[Entries taken from a collection]
+ + + + + + +

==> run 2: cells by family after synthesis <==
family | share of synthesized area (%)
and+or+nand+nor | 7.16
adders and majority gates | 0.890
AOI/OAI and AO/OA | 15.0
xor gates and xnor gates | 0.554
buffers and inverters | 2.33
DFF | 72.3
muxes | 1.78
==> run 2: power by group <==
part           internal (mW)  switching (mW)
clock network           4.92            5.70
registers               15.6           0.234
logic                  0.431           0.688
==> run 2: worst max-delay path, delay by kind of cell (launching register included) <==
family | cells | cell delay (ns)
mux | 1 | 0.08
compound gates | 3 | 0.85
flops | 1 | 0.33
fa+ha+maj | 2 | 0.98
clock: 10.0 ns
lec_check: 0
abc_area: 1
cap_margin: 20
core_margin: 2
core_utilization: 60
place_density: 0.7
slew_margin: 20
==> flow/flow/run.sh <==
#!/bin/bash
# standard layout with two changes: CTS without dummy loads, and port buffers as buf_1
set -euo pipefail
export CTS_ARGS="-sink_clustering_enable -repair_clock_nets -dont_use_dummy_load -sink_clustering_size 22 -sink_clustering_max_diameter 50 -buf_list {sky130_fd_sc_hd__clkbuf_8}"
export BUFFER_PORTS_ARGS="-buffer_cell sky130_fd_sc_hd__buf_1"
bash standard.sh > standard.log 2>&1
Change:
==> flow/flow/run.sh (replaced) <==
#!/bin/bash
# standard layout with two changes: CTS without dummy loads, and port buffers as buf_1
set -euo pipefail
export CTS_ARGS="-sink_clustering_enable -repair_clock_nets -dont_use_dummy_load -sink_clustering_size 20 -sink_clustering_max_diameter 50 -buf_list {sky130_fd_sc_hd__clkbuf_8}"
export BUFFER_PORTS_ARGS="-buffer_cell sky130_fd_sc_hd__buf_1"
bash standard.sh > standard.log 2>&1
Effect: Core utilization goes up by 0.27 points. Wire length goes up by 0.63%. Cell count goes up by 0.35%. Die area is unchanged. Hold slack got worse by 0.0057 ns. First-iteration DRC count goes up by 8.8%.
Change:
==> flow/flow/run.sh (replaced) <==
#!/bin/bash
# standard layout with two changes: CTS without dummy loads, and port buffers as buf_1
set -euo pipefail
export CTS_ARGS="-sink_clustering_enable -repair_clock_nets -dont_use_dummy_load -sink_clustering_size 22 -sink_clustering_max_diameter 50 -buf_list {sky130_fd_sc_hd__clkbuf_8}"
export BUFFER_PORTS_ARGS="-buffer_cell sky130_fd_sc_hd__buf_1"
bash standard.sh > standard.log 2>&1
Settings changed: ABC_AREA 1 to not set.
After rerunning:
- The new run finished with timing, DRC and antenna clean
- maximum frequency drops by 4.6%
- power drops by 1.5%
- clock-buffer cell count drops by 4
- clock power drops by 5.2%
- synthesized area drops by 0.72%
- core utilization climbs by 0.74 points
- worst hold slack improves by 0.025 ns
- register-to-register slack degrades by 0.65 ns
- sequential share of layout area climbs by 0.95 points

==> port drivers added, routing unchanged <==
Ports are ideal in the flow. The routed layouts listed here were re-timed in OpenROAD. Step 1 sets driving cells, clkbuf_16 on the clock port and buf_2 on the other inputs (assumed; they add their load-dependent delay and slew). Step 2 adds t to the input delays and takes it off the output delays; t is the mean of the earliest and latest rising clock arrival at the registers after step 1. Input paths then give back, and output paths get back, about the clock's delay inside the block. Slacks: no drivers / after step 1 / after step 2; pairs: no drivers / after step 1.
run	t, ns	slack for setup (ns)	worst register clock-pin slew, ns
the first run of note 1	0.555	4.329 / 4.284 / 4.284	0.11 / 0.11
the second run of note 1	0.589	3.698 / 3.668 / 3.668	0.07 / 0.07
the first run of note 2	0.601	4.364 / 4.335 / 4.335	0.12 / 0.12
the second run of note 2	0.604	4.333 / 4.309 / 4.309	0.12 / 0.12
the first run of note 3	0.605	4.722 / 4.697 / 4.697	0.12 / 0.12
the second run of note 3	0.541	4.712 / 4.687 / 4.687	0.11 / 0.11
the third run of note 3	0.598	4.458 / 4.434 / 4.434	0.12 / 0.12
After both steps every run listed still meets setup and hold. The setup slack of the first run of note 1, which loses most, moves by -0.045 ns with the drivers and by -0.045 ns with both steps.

+ + + + + + +

• Exercise details: Look above for the line with "compound gates | 3 | 0.85" and the line with "- sequential share". Retype those two lines and every line between them exactly, adding nothing.

• Result of the task:
compound gates | 3 | 0.85
flops | 1 | 0.33
fa+ha+maj | 2 | 0.98
clock: 10.0 ns
lec_check: 0
abc_area: 1
cap_margin: 20
core_margin: 2
core_utilization: 60
place_density: 0.7
slew_margin: 20
==> flow/flow/run.sh <==
#!/bin/bash
# standard layout with two changes: CTS without dummy loads, and port buffers as buf_1
set -euo pipefail
export CTS_ARGS="-sink_clustering_enable -repair_clock_nets -dont_use_dummy_load -sink_clustering_size 22 -sink_clustering_max_diameter 50 -buf_list {sky130_fd_sc_hd__clkbuf_8}"
export BUFFER_PORTS_ARGS="-buffer_cell sky130_fd_sc_hd__buf_1"
bash standard.sh > standard.log 2>&1
Change:
==> flow/flow/run.sh (replaced) <==
#!/bin/bash
# standard layout with two changes: CTS without dummy loads, and port buffers as buf_1
set -euo pipefail
export CTS_ARGS="-sink_clustering_enable -repair_clock_nets -dont_use_dummy_load -sink_clustering_size 20 -sink_clustering_max_diameter 50 -buf_list {sky130_fd_sc_hd__clkbuf_8}"
export BUFFER_PORTS_ARGS="-buffer_cell sky130_fd_sc_hd__buf_1"
bash standard.sh > standard.log 2>&1
Effect: Core utilization goes up by 0.27 points. Wire length goes up by 0.63%. Cell count goes up by 0.35%. Die area is unchanged. Hold slack got worse by 0.0057 ns. First-iteration DRC count goes up by 8.8%.
Change:
==> flow/flow/run.sh (replaced) <==
#!/bin/bash
# standard layout with two changes: CTS without dummy loads, and port buffers as buf_1
set -euo pipefail
export CTS_ARGS="-sink_clustering_enable -repair_clock_nets -dont_use_dummy_load -sink_clustering_size 22 -sink_clustering_max_diameter 50 -buf_list {sky130_fd_sc_hd__clkbuf_8}"
export BUFFER_PORTS_ARGS="-buffer_cell sky130_fd_sc_hd__buf_1"
bash standard.sh > standard.log 2>&1
Settings changed: ABC_AREA 1 to not set.
After rerunning:
- The new run finished with timing, DRC and antenna clean
- maximum frequency drops by 4.6%
- power drops by 1.5%
- clock-buffer cell count drops by 4
- clock power drops by 5.2%
- synthesized area drops by 0.72%
- core utilization climbs by 0.74 points
- worst hold slack improves by 0.025 ns
- register-to-register slack degrades by 0.65 ns
- sequential share of layout area climbs by 0.95 points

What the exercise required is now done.